When patients with Prostate Cancer
are treated by external standard conventional radiation, the radiation beam will pass the skin, the surrounding tissue such as rectum and bladder to the prostate. As prostate cancer is dose responsive (the higher the dose of radiation, the better the result in cancer cell killing) the adjacent rectum and bladder tissues will have to expose to higher dose of radiation as well. This will result in radiation damage of those organs, some of which may not be reversible. The patients then may develop tenesmus, rectal bleeding, hemorrhagic cystitis, the incidences of which varies, from few percent to 10%. These complications are higher in patients who have underlying diabetes, hypertension, and are heavy chronic smoker.
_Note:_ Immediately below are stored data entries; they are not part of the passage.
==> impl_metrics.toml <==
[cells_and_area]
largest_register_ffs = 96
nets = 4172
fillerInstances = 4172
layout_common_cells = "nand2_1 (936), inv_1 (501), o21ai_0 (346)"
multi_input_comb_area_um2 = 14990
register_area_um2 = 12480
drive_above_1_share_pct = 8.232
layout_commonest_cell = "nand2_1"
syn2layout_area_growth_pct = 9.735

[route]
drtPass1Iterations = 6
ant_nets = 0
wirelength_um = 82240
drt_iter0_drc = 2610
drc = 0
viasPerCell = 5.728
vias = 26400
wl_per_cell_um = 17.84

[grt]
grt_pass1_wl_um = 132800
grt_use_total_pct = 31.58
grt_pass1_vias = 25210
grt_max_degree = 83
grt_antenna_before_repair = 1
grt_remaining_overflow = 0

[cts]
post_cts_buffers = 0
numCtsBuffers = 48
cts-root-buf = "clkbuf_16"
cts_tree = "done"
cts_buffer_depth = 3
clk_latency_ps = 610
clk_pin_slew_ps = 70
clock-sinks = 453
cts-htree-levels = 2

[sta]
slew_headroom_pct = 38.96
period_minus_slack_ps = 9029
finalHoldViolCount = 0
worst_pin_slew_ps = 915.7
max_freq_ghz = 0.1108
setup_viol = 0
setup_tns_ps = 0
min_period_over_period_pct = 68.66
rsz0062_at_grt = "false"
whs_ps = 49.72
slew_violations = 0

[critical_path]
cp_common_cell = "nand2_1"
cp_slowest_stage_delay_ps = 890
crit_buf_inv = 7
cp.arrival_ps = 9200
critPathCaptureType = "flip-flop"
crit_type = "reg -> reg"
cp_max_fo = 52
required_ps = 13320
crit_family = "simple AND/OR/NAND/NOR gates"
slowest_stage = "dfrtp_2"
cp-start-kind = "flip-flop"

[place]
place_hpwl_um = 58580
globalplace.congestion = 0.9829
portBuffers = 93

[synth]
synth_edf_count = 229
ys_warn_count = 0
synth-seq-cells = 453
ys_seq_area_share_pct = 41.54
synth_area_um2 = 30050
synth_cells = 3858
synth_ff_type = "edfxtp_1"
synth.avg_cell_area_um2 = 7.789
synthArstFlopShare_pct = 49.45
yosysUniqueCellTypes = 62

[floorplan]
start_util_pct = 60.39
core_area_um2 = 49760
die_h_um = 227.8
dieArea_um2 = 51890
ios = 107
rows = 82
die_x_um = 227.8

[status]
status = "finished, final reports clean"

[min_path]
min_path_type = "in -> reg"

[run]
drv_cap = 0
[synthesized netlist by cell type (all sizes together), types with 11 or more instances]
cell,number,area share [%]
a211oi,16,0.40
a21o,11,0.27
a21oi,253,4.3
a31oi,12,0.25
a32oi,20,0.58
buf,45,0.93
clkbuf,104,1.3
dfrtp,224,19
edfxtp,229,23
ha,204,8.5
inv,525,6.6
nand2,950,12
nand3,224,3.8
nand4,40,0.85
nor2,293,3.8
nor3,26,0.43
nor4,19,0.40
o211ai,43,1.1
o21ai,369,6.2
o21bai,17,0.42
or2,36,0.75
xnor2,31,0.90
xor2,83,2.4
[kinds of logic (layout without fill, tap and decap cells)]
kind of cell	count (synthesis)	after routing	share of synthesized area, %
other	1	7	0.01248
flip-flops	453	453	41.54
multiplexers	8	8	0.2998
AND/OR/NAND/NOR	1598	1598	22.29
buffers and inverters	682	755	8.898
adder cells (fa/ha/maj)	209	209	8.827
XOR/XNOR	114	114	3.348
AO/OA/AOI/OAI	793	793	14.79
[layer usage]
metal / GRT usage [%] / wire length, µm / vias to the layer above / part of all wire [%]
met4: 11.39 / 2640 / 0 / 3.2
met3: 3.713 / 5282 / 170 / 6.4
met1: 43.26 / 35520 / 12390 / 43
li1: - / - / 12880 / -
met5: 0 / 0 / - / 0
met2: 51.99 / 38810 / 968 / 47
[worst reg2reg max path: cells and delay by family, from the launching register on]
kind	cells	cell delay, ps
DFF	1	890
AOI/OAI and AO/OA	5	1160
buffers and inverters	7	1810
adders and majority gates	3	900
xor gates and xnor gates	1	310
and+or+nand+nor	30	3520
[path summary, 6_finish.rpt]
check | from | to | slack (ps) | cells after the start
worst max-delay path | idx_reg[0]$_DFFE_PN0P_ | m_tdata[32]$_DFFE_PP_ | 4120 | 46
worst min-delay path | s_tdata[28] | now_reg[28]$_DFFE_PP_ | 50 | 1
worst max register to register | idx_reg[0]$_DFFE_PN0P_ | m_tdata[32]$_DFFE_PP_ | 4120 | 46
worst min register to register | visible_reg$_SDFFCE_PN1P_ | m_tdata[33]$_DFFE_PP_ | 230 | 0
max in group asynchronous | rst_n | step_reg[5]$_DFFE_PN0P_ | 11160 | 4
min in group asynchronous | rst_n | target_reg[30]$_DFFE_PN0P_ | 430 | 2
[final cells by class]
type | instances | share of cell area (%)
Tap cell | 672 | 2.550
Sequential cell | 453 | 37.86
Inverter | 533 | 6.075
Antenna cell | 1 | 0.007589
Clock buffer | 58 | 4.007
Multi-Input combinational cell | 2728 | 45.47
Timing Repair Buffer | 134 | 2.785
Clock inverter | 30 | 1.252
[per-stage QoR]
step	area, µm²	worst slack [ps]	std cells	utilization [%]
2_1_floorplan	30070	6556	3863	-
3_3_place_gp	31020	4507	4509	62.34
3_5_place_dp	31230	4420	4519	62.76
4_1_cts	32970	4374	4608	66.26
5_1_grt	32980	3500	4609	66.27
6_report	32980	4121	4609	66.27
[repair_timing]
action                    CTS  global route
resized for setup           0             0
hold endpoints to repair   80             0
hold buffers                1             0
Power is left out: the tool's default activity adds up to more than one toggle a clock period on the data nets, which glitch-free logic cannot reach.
The Interstitial Brachytherapy
reduces the chance of surrounding tissue injury as radiation sources are within the prostate gland. The character of the radiation source is that the radiation fall off rapidly according to the inverse square law. Thus the radiation emitted to the rectum and the bladder is low. As a result, the normal tissues are not damaged by radiation.
Another advantage of radioactive source is they slowly but constantly emit the radiation. For example, the I-125 seed which is commonly used in prostate cancer brachytherapy has a half-life of 60 days. This constant radiation will overcome the periods of radio resistant of the cell cycle. Slowly release radiation does not damage the normal surrounding tissue as does the rapid high dose.
Overall, the total radiation dose to the prostate gland is about twice that usually given by standard conventional radiation treatment.